The main outcome of this systematic review of randomized trials comparing the pain-relieving effect of different conscious sedation methods is that pain experienced during oocyte retrieval varies depending on the method used. Regarding mean pain intensity during oocyte retrieval, i.v. midozalam was superior to i.m. meperidine and promethazine (Ben-Shlomo et al., 1992Go), PCB with bupivacaine was superior to PCB with saline or no treatment (Corson et al., 1994Go) and oral diazepam, and i.v. alfentanil in combination with PCB was superior to EA in combination with PCB (Humaidan and Stener-Victorin, 2004Go). Regarding abdominal pain 60–120 min after oocyte retrieval, EA was superior to i.v. alfentanil, in combination with both PCB (Stener-Victorin et al., 2003Go), and i.v. PAS (pethidine and diazepam) was superior to i.v. PCS (propofol and alfentanil) (Lok et al., 2002Go). The clinical pregnancy rates appeared to be similar between the studies.

Methodological features
Publication bias has been known to confound the results of systematic reviews and meta-analyses. To avoid bias, only published trials have been included. The fixed effects model showed in the figures of maximal pain and abdominal pain that there is evidence of statistical heterogeneity. Pooling data by using a fixed effects method may overestimate the precision of the estimate of the outcome in question because no consideration is given to the additional error introduced by heterogeneity.

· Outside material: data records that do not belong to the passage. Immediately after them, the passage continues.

What follows belongs to an exercise in optimizing a design on an open flow for small area, a short achievable clock period and few clock cycles; a production flow would make more cautious choices.
Where RTL was checked, it was by simulation tests only, not by an equivalence proof against the original.

## main
## mandel_render_top
module mandel_render_top #(
    parameter int IMG_W = 8,
    parameter int IMG_H = 6
) (
    input  logic                                 clk,
    input  logic                                 reset,
    input  logic                                 cfg_sen,
    input  logic                                 cfg_sclk,
    input  logic                                 cfg_sdata,
    output logic                                 pixel_valid,
    output logic [mandel_fixed_pkg::PIX_WIDTH-1:0] pixel_count,
    output logic                                 frame_done,
    output logic                                 busy
);
For scale: about 1300 cells after synthesis, about 12 I/O pins.
==> flow/config.mk <==
export PLATFORM = sky130hd
export DESIGN_NAME = mandel_render_top
export DESIGN_NICKNAME = mandel_render_top
export VERILOG_FILES = /design/flow/design.v
export SDC_FILE = /design/flow/constraint.sdc
export NUM_CORES = 4
export LEC_CHECK = 0
export ABC_AREA = 1
export CAP_MARGIN = 20
export CORE_MARGIN = 2
export CORE_UTILIZATION = 40
export SLEW_MARGIN = 20
==> flow/constraint.sdc <==
create_clock -name core_clock -period 9.0 [get_ports {clk}]
set_input_delay 1.8000 -clock core_clock [delete_from_list [all_inputs] [get_ports {clk}]]
set_output_delay 1.8000 -clock core_clock [all_outputs]
set_load 0.01 [all_outputs]
standard.sh (not shown) runs the stock make flow with config.mk's settings and CLKGATE_MAP_FILE= SYNTH_SCRIPT=/design/flow/synth_recipe.tcl, a recipe that flattens the netlist after the stock synthesis.
==> flow/flow/run.sh <==
#!/bin/bash
set -euo pipefail
R="$PWD/orfs/results/$FLOW_PLATFORM/mandel_render_top/base"
bash standard.sh "$R/1_2_yosys.v" > synth_make.log 2>&1
cp "$R/1_2_yosys.v" yosys_netlist_before_polarity.v
python3 flow/polarity.py "$R/1_2_yosys.v" > polarity.log 2>&1
bash standard.sh finish SETUP_SLACK_MARGIN=6.0 > layout_make.log 2>&1
Other scripts of this flow, unchanged in this note and not shown: flow/flow/polarity.py
main has completed all stages; timing, DRC and antenna checks passed.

It is standard to have two or more individuals involved in the selection procedure of articles and abstracting data. In the present study, only one person was involved in the selection procedure and, for that reason, there might be a risk for bias introduced even if great care was taken to avoid such a bias.

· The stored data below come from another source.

This is an optimization exercise on Yosys and OpenROAD, whose aim is small area and a short achievable clock period, not a production implementation. Power and IR drop assume default switching activity.

==> v9 <==
==> flow/design.v <==
package mcdt_dist_pkg;
  localparam int DIST_DW    = 32;
  localparam int DIST_DEPTH = 16;
  localparam int NUM_CH     = 3;
  typedef logic [1:0] ch_id_t;
  localparam ch_id_t ID_BAD = 2'b11;
  function automatic int ptr_width(input int depth);
    ptr_width = $clog2(depth);
  endfunction
  localparam int DIST_PTR_W = ptr_width(DIST_DEPTH);
  localparam int DIST_CNT_W = DIST_PTR_W + 1;
endpackage
module dist_fifo
#(
  parameter  int DW    = mcdt_dist_pkg::DIST_DW,
  parameter  int DEPTH = mcdt_dist_pkg::DIST_DEPTH,
  localparam int PTR_W = mcdt_dist_pkg::ptr_width(DEPTH),
  localparam int CNT_W = PTR_W + 1,
  localparam int BDEP  = DEPTH - 1
) (
  input  logic             clk_i,
  input  logic             rstn_i,
  input  logic             push_i,
  input  logic [DW-1:0]    wdata_i,
  input  logic             pop_i,
  output logic [DW-1:0]    rdata_o,
  output logic             valid_o,
  output logic [CNT_W-1:0] margin_o,
  output logic             full_o
);
  logic [DW-1:0]    head_q;
  logic [DW-1:0]    mem [BDEP];
  logic [BDEP-1:0]  rd_sel;     
  logic [DW-1:0]    rd_word;
  logic [PTR_W-1:0] mlo_q;      
  logic             valid_q;    
  logic             empty_q;    
  logic             more_q;     
  logic             two_q;      
  logic             full_q;     
  logic             nfull1_q;   
  logic do_pop, acc, head_en, buf_push, buf_pop, ld_beat;
  logic [PTR_W-1:0] mlo_inc, mlo_dec;
  always_comb begin
    logic all1, all0;
    all1 = 1'b1;
    all0 = 1'b1;
    for (int i = 0; i < PTR_W; i++) begin
      mlo_inc[i] = mlo_q[i] ^ all1;
      mlo_dec[i] = mlo_q[i] ^ all0;
      all1 = all1 & mlo_q[i];
      all0 = all0 & !mlo_q[i];
    end
  end
  assign do_pop   = pop_i && !empty_q;
  assign acc      = push_i && (!full_q || pop_i);
  assign head_en  = empty_q || pop_i;
  assign buf_push = acc && !empty_q && (!pop_i || more_q);
  assign buf_pop  = do_pop && more_q;
  always_comb begin
    rd_word = '0;
    for (int e = 0; e < BDEP; e++)
      rd_word = rd_word | ({DW{rd_sel[e]}} & mem[e]);
  end
  assign ld_beat = push_i && !more_q;
  always_ff @(posedge clk_i or negedge rstn_i) begin
    if (!rstn_i) begin
      head_q <= '0;
    end else if (head_en) begin
      head_q <= rd_word | (wdata_i & {DW{ld_beat}});
    end
  end
  always_ff @(posedge clk_i or negedge rstn_i) begin
    if (!rstn_i) begin
      rd_sel   <= '0;
      mlo_q    <= '0;
      valid_q  <= 1'b0;
      empty_q  <= 1'b1;
      more_q   <= 1'b0;
      two_q    <= 1'b0;
      full_q   <= 1'b0;
      nfull1_q <= 1'b0;
    end else begin
      case ({buf_push, buf_pop})
        2'b10:   rd_sel <= {rd_sel[BDEP-2:0], !more_q};
        2'b01:   rd_sel <= {1'b0, rd_sel[BDEP-1:1]};
        default: ;
      endcase
      case ({acc, do_pop})
        2'b10: begin
          mlo_q    <= mlo_dec;
          valid_q  <= 1'b1;
          empty_q  <= 1'b0;
          more_q   <= !empty_q;
          two_q    <= !empty_q && !more_q;
          full_q   <= nfull1_q;
          nfull1_q <= (mlo_q == PTR_W'(2));
        end
        2'b01: begin
          mlo_q    <= mlo_inc;
          valid_q  <= more_q;
          empty_q  <= !more_q;
          more_q   <= more_q && !two_q;
          two_q    <= (mlo_q == PTR_W'(DEPTH - 3));
          full_q   <= 1'b0;
          nfull1_q <= full_q;
        end
        default: ;
      endcase
    end
  end
  always_ff @(posedge clk_i) begin
    if (buf_push) begin
      mem[0] <= wdata_i;
      for (int e = 1; e < BDEP; e++) mem[e] <= mem[e-1];
    end
  end
  assign rdata_o  = head_q;
  assign valid_o  = valid_q;
  assign margin_o = {!valid_q, mlo_q};
  assign full_o   = full_q;
endmodule
module mcdt_dist
#(
  parameter  int DW    = mcdt_dist_pkg::DIST_DW,
  parameter  int DEPTH = mcdt_dist_pkg::DIST_DEPTH,
  localparam int CNT_W = mcdt_dist_pkg::ptr_width(DEPTH) + 1
) (
  input  logic             clk_i,
  input  logic             rstn_i,
  input  logic [DW-1:0]    mcdt_data_i,
  input  logic             mcdt_val_i,
  input  logic [1:0]       mcdt_id_i,
  output logic [DW-1:0]    ch0_data_o,
  output logic             ch0_valid_o,
  input  logic             ch0_ready_i,
  output logic [CNT_W-1:0] ch0_margin_o,
  output logic [DW-1:0]    ch1_data_o,
  output logic             ch1_valid_o,
  input  logic             ch1_ready_i,
  output logic [CNT_W-1:0] ch1_margin_o,
  output logic [DW-1:0]    ch2_data_o,
  output logic             ch2_valid_o,
  input  logic             ch2_ready_i,
  output logic [CNT_W-1:0] ch2_margin_o,
  output logic [2:0]       ovf_o,
  output logic             bad_id_o,
  input  logic             err_clr_i
);
  logic [mcdt_dist_pkg::NUM_CH-1:0] ready;
  logic [mcdt_dist_pkg::NUM_CH-1:0] valid;
  logic [mcdt_dist_pkg::NUM_CH-1:0] full;
  logic [mcdt_dist_pkg::NUM_CH-1:0] push_sel;
  logic [mcdt_dist_pkg::NUM_CH-1:0] ovf_set;
  logic [DW-1:0]     data   [mcdt_dist_pkg::NUM_CH];
  logic [CNT_W-1:0]  margin [mcdt_dist_pkg::NUM_CH];
  logic              bad_set;
  assign ready = {ch2_ready_i, ch1_ready_i, ch0_ready_i};
  for (genvar n = 0; n < mcdt_dist_pkg::NUM_CH; n++) begin : g_ch
    assign push_sel[n] = mcdt_val_i && (mcdt_id_i == 2'(n));
    assign ovf_set[n]  = push_sel[n] && full[n] && !ready[n];
    dist_fifo #(
      .DW    (DW),
      .DEPTH (DEPTH)
    ) u_fifo (
      .clk_i    (clk_i),
      .rstn_i   (rstn_i),
      .push_i   (push_sel[n]),
      .wdata_i  (mcdt_data_i),
      .pop_i    (ready[n]),
      .rdata_o  (data[n]),
      .valid_o  (valid[n]),
      .margin_o (margin[n]),
      .full_o   (full[n])
    );
  end
  assign bad_set = mcdt_val_i && (mcdt_id_i == mcdt_dist_pkg::ID_BAD);
  always_ff @(posedge clk_i or negedge rstn_i) begin
    if (!rstn_i) begin
      ovf_o    <= '0;
      bad_id_o <= 1'b0;
    end else if (err_clr_i) begin
      ovf_o    <= ovf_set;
      bad_id_o <= bad_set;
    end else begin
      ovf_o    <= ovf_o | ovf_set;
      bad_id_o <= bad_id_o | bad_set;
    end
  end
  assign ch0_data_o   = data[0];
  assign ch0_valid_o  = valid[0];
  assign ch0_margin_o = margin[0];
  assign ch1_data_o   = data[1];
  assign ch1_valid_o  = valid[1];
  assign ch1_margin_o = margin[1];
  assign ch2_data_o   = data[2];
  assign ch2_valid_o  = valid[2];
  assign ch2_margin_o = margin[2];
endmodule
==> flow/flow/run.sh <==
#!/bin/bash
# Standard ORFS layout, with two changes to how it is made:
#  - port buffers are buf_4 cells instead of the default pick (a delay cell);
#  - the resizer may change a cell's footprint when it sizes it.
# The make output goes to flow_make.log in the work folder.
set -euo pipefail
bash standard.sh MATCH_CELL_FOOTPRINT=0 \
  "BUFFER_PORTS_ARGS=-buffer_cell sky130_fd_sc_hd__buf_4" \
  finish > flow_make.log 2>&1
==> flow/standard.sh <==
#!/bin/bash
# synth_recipe.tcl (not shown) runs the flow's synth.tcl, then flattens the netlist and writes it again
# the make line also repeats each setting of config.mk as NAME=value (left out here)
make -C /OpenROAD-flow-scripts/flow DESIGN_CONFIG=/design/flow/config.mk WORK_HOME=/design/flow/orfs CLKGATE_MAP_FILE= SYNTH_SCRIPT=/design/flow/synth_recipe.tcl "${@:-finish}"
==> flow/config.mk <==
export PLATFORM = sky130hd
export DESIGN_NAME = mcdt_dist
export DESIGN_NICKNAME = mcdt_dist
export VERILOG_FILES = /design/flow/design.v
export SDC_FILE = /design/flow/constraint.sdc
export NUM_CORES = 4
export LEC_CHECK = 0
export CAP_MARGIN = 20
export CORE_MARGIN = 2
export CORE_UTILIZATION = 65
export SETUP_SLACK_MARGIN = 1.9
export SLEW_MARGIN = 20
==> flow/constraint.sdc <==
create_clock -name core_clock -period 4.2 [get_ports {clk_i}]
set_input_delay 0.8400 -clock core_clock [delete_from_list [all_inputs] [get_ports {clk_i}]]
set_output_delay 0.8400 -clock core_clock [all_outputs]
set_load 0.01 [all_outputs]
==> v11 (differences from v9) <==
--- a/flow/design.v
+++ b/flow/design.v
@@ -33,28 +33,27 @@
   logic [BDEP-1:0]  rd_sel;     
   logic [DW-1:0]    rd_word;
-  logic [PTR_W-1:0] mlo_q;      
+  logic [CNT_W-1:0] margin_q;
   logic             valid_q;    
-  logic             empty_q;    
   logic             more_q;     
   logic             two_q;      
   logic             full_q;     
   logic             nfull1_q;   
-  logic do_pop, acc, head_en, buf_push, buf_pop, ld_beat;
-  logic [PTR_W-1:0] mlo_inc, mlo_dec;
+  logic do_pop, acc, head_en, buf_push, buf_pop;
+  logic [CNT_W-1:0] margin_inc, margin_dec;
   always_comb begin
     logic all1, all0;
     all1 = 1'b1;
     all0 = 1'b1;
-    for (int i = 0; i < PTR_W; i++) begin
-      mlo_inc[i] = mlo_q[i] ^ all1;
-      mlo_dec[i] = mlo_q[i] ^ all0;
-      all1 = all1 & mlo_q[i];
-      all0 = all0 & !mlo_q[i];
+    for (int i = 0; i < CNT_W; i++) begin
+      margin_inc[i] = margin_q[i] ^ all1;
+      margin_dec[i] = margin_q[i] ^ all0;
+      all1 = all1 & margin_q[i];
+      all0 = all0 & !margin_q[i];
     end
   end
-  assign do_pop   = pop_i && !empty_q;
+  assign do_pop   = pop_i && valid_q;
   assign acc      = push_i && (!full_q || pop_i);
-  assign head_en  = empty_q || pop_i;
-  assign buf_push = acc && !empty_q && (!pop_i || more_q);
+  assign head_en  = !valid_q || pop_i;
+  assign buf_push = acc && valid_q && (!pop_i || more_q);
   assign buf_pop  = do_pop && more_q;
   always_comb begin
@@ -63,10 +62,10 @@
       rd_word = rd_word | ({DW{rd_sel[e]}} & mem[e]);
   end
-  assign ld_beat = push_i && !more_q;
   always_ff @(posedge clk_i or negedge rstn_i) begin
     if (!rstn_i) begin
       head_q <= '0;
     end else if (head_en) begin
-      head_q <= rd_word | (wdata_i & {DW{ld_beat}});
+      if (more_q) head_q <= rd_word;
+      else        head_q <= push_i ? wdata_i : '0;
     end
   end
@@ -74,7 +73,6 @@
     if (!rstn_i) begin
       rd_sel   <= '0;
-      mlo_q    <= '0;
+      margin_q <= CNT_W'(DEPTH);
       valid_q  <= 1'b0;
-      empty_q  <= 1'b1;
       more_q   <= 1'b0;
       two_q    <= 1'b0;
@@ -89,18 +87,16 @@
       case ({acc, do_pop})
         2'b10: begin
-          mlo_q    <= mlo_dec;
+          margin_q <= margin_dec;
           valid_q  <= 1'b1;
-          empty_q  <= 1'b0;
-          more_q   <= !empty_q;
-          two_q    <= !empty_q && !more_q;
+          more_q   <= valid_q;
+          two_q    <= valid_q && !more_q;
           full_q   <= nfull1_q;
-          nfull1_q <= (mlo_q == PTR_W'(2));
+          nfull1_q <= (margin_q == CNT_W'(2));
         end
         2'b01: begin
-          mlo_q    <= mlo_inc;
+          margin_q <= margin_inc;
           valid_q  <= more_q;
-          empty_q  <= !more_q;
           more_q   <= more_q && !two_q;
-          two_q    <= (mlo_q == PTR_W'(DEPTH - 3));
+          two_q    <= (margin_q == CNT_W'(DEPTH - 3));
           full_q   <= 1'b0;
           nfull1_q <= full_q;
@@ -118,5 +114,5 @@
   assign rdata_o  = head_q;
   assign valid_o  = valid_q;
-  assign margin_o = {!valid_q, mlo_q};
+  assign margin_o = margin_q;
   assign full_o   = full_q;
 endmodule
@@ -159,5 +155,5 @@
   for (genvar n = 0; n < mcdt_dist_pkg::NUM_CH; n++) begin : g_ch
     assign push_sel[n] = mcdt_val_i && (mcdt_id_i == 2'(n));
-    assign ovf_set[n]  = push_sel[n] && full[n] && !ready[n];
+    assign ovf_set[n]  = push_sel[n] && full[n] && !(valid[n] && ready[n]);
     dist_fifo #(
       .DW    (DW),
- ABC_CLOCK_PERIOD_IN_PS: default -> 2000
- SETUP_SLACK_MARGIN: 1.9 -> 2.5
==> v31 (differences from v9) <==
--- a/flow/design.v
+++ b/flow/design.v
@@ -33,28 +33,15 @@
   logic [BDEP-1:0]  rd_sel;     
   logic [DW-1:0]    rd_word;
-  logic [PTR_W-1:0] mlo_q;      
+  logic [CNT_W-1:0] margin_q;
   logic             valid_q;    
-  logic             empty_q;    
   logic             more_q;     
   logic             two_q;      
   logic             full_q;     
   logic             nfull1_q;   
-  logic do_pop, acc, head_en, buf_push, buf_pop, ld_beat;
-  logic [PTR_W-1:0] mlo_inc, mlo_dec;
-  always_comb begin
-    logic all1, all0;
-    all1 = 1'b1;
-    all0 = 1'b1;
-    for (int i = 0; i < PTR_W; i++) begin
-      mlo_inc[i] = mlo_q[i] ^ all1;
-      mlo_dec[i] = mlo_q[i] ^ all0;
-      all1 = all1 & mlo_q[i];
-      all0 = all0 & !mlo_q[i];
-    end
-  end
-  assign do_pop   = pop_i && !empty_q;
+  logic do_pop, acc, head_en, buf_push, buf_pop;
+  assign do_pop   = pop_i && valid_q;
   assign acc      = push_i && (!full_q || pop_i);
-  assign head_en  = empty_q || pop_i;
-  assign buf_push = acc && !empty_q && (!pop_i || more_q);
+  assign head_en  = !valid_q || pop_i;
+  assign buf_push = acc && valid_q && (!pop_i || more_q);
   assign buf_pop  = do_pop && more_q;
   always_comb begin
@@ -63,10 +50,10 @@
       rd_word = rd_word | ({DW{rd_sel[e]}} & mem[e]);
   end
-  assign ld_beat = push_i && !more_q;
   always_ff @(posedge clk_i or negedge rstn_i) begin
     if (!rstn_i) begin
       head_q <= '0;
     end else if (head_en) begin
-      head_q <= rd_word | (wdata_i & {DW{ld_beat}});
+      if (more_q) head_q <= rd_word;
+      else        head_q <= push_i ? wdata_i : '0;
     end
   end
@@ -74,7 +61,6 @@
     if (!rstn_i) begin
       rd_sel   <= '0;
-      mlo_q    <= '0;
+      margin_q <= CNT_W'(DEPTH);
       valid_q  <= 1'b0;
-      empty_q  <= 1'b1;
       more_q   <= 1'b0;
       two_q    <= 1'b0;
@@ -89,18 +75,16 @@
       case ({acc, do_pop})
         2'b10: begin
-          mlo_q    <= mlo_dec;
+          margin_q <= margin_q - CNT_W'(1);
           valid_q  <= 1'b1;
-          empty_q  <= 1'b0;
-          more_q   <= !empty_q;
-          two_q    <= !empty_q && !more_q;
+          more_q   <= valid_q;
+          two_q    <= valid_q && !more_q;
           full_q   <= nfull1_q;
-          nfull1_q <= (mlo_q == PTR_W'(2));
+          nfull1_q <= (margin_q == CNT_W'(2));
         end
         2'b01: begin
-          mlo_q    <= mlo_inc;
+          margin_q <= margin_q + CNT_W'(1);
           valid_q  <= more_q;
-          empty_q  <= !more_q;
           more_q   <= more_q && !two_q;
-          two_q    <= (mlo_q == PTR_W'(DEPTH - 3));
+          two_q    <= (margin_q == CNT_W'(DEPTH - 3));
           full_q   <= 1'b0;
           nfull1_q <= full_q;
@@ -118,5 +102,5 @@
   assign rdata_o  = head_q;
   assign valid_o  = valid_q;
-  assign margin_o = {!valid_q, mlo_q};
+  assign margin_o = margin_q;
   assign full_o   = full_q;
 endmodule
@@ -159,5 +143,5 @@
   for (genvar n = 0; n < mcdt_dist_pkg::NUM_CH; n++) begin : g_ch
     assign push_sel[n] = mcdt_val_i && (mcdt_id_i == 2'(n));
-    assign ovf_set[n]  = push_sel[n] && full[n] && !ready[n];
+    assign ovf_set[n]  = push_sel[n] && full[n] && !(valid[n] && ready[n]);
     dist_fifo #(
       .DW    (DW),
- ABC_CLOCK_PERIOD_IN_PS: default -> 2500
- CORE_UTILIZATION: 65 -> 40
- SETUP_SLACK_MARGIN: 1.9 -> 1.5
==> run notes <==
                                                                                v11                        v9                    v31
Switching power                                                           0.01692 W                 0.01398 W              0.01442 W
Slowest stage cell on the critical path                    sky130_fd_sc_hd__dfstp_2   sky130_fd_sc_hd__or3b_4  sky130_fd_sc_hd__fa_1
Met1 routed wirelength after detailed routing                              64.52 mm                  58.27 mm               68.41 mm
Final worst-path cycle share                                                 53.55%                    55.61%                 59.82%
Startpoint of the worst register-to-register path            g_ch[2].u_fifo.valid_q  g_ch[0].u_fifo.rd_sel[3]  g_ch[1].u_fifo.full_q
DRC marker count from the first detailed-route iteration                       6009                      4556                   4676
Relative contribution of the clock network to total power                     28.3%                     30.5%                  31.1%
Final Cell Area                                                           77690 µm²                 66870 µm²              68900 µm²
Standard-cell row count                                                         110                       110                    142
Outcome                                            no timing/DRC/antenna violations  no timing/DRC/antenna violations  no timing/DRC/antenna violations
Gp weighted congestion                                                       0.8517                    0.8429                 0.8094
Detail Route met2 WL                                                       88.39 mm                  71.02 mm               73.74 mm
Flop+latch power                                                           0.0209 W                  0.0214 W               0.0217 W
Function was not checked in any run of this note: the RTL went through the layout flow alone.

separate check: timing with driven ports:
How much do the figures lean on ideal ports? The routed layouts below were timed once more, with nothing changed but the port constraints. Step 1 assumes that a clkbuf_16 drives the clock port and a buf_2 every other input. Step 2 adds t to the input delays and takes it off the output delays; t is the mean of the earliest and latest rising clock arrival at the registers after step 1. Input paths then give back, and output paths get back, about the clock's delay inside the block. Three values: no drivers, after step 1, after step 2; two values: the first two.
run | shift t [ns] | setup WS [ns] | hold slack, ns | latest minus earliest clock arrival (ns) | pins driven straight from the clock port
v9 | 0.819 | 1.864 / 1.872 / 1.084 | 0.082 / 0.065 / 0.440 | 0.028 / 0.029 | 1
v11 | 0.836 | 1.951 / 1.876 / 1.298 | 0.103 / 0.064 / 0.443 | 0.030 / 0.030 | 1
v31 | 0.840 | 1.688 / 1.688 / 0.948 | 0.003 / -0.021 / 0.428 | 0.050 / 0.050 | 1
After both steps every run listed still meets setup and hold. For v9, which loses most, drivers alone change the setup slack by +0.008 ns; drivers and shift together by -0.780 ns.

Only three of the studies could be grouped together because most used different outcome measures (Stener-Victorin et al., 1999Go, 2003Go; Humaidan and Stener-Victorin, 2004Go). Of these three studies, the study by Humaidan and Stener-Victorin was placed alone since they used pre-medication. These three studies were single blinded since for practical reasons it was impossible to perform double or triple blinding in this clinical situation. Furthermore, a co-intervention was given in all three trials. These are the reasons why these studies received lower validity scores.

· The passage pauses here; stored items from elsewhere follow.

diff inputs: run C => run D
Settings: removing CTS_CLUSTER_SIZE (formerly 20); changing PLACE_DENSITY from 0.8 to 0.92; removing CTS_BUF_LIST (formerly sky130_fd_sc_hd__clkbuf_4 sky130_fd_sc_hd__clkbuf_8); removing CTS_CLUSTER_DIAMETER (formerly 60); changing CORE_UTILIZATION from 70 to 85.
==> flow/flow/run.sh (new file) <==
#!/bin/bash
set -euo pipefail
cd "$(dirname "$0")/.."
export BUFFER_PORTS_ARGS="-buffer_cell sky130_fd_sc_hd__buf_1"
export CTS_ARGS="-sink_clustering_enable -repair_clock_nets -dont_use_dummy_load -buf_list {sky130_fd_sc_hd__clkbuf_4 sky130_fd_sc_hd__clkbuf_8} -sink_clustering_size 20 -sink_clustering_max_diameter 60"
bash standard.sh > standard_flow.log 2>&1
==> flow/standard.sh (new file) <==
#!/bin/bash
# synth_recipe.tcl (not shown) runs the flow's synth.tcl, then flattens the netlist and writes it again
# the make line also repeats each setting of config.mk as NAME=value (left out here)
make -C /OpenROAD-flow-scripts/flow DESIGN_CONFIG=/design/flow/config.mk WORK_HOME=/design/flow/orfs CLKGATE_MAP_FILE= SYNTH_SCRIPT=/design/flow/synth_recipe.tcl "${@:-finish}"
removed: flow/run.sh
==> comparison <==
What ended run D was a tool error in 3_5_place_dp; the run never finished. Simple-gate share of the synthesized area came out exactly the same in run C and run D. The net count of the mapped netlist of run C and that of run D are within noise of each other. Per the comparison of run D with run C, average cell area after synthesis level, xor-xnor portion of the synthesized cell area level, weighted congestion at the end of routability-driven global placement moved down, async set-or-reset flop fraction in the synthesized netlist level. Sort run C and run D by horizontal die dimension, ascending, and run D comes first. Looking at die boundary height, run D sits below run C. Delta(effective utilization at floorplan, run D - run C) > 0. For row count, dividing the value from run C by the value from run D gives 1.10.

Sample size calculations diminish the risk of confounding factors and type II errors. In the present review, eight of the 12 trials showed evidence of prior power calculations (Bhattacharya et al., 1997Go; Ng et al., 1999Go, 2000Go, 2001Go; Lok et al., 2002Go; Stener-Victorin et al., 2003Go; Humaidan and Stener-Victorin, 2004Go). In general, it is difficult to form conclusions on the effectiveness of the interventions from trials with small sample sizes. Lack of an effect can also be a consequence of imprecise measurements.

Intervention and their effectiveness
Few studies examined the same sedation method or the same combination of sedation methods, and it is therefore difficult to draw conclusions from cognate studies. This limitation also restricts data pooling for the purpose of meta-analysis, unless interventions are categorized under broader headings. The sedation methods most frequently evaluated were (i) EA in combination with PCB versus i.v. alfentanil in combination with PCB alone or PCB and oral diazepam (three trials); (ii) i.v. alfentanil in combination with PCB (three trials); and (iii) PCB in combination with pre-medication or PCB alone, but with different substances (six trials). Many studies reported a statistically significant difference for at least one outcome measure, which may be evidence of successful randomization and adequate statistical power. The clinical pregnancy rates reported in the studies were found to be equal. The pain-relieving effect of different conscious sedative methods is discussed below. A combination of PCB and local anaesthetics induced significantly better pain relief than PCB and saline (Corson et al., 1994Go; Ng et al., 1999Go). In addition, when i.v. sedation was compared with i.v. placebo, both in combination with a PCB, the latter group experienced 2.5 times higher pain levels (Ng et al., 2001Go). When different doses of lignocaine have been tested, Ng et al. (2003)Go recommend the use of 50 mg because of lack of improvement in pain relief on higher doses and potential dose-related risks. It can be concluded that a PCB combined with local anaesthetics induces good analgesia, which is enhanced further by i.v. sedation. So far, no negative effect on pregnancy rate has been reported, but a low dose of lignocaine is recommended.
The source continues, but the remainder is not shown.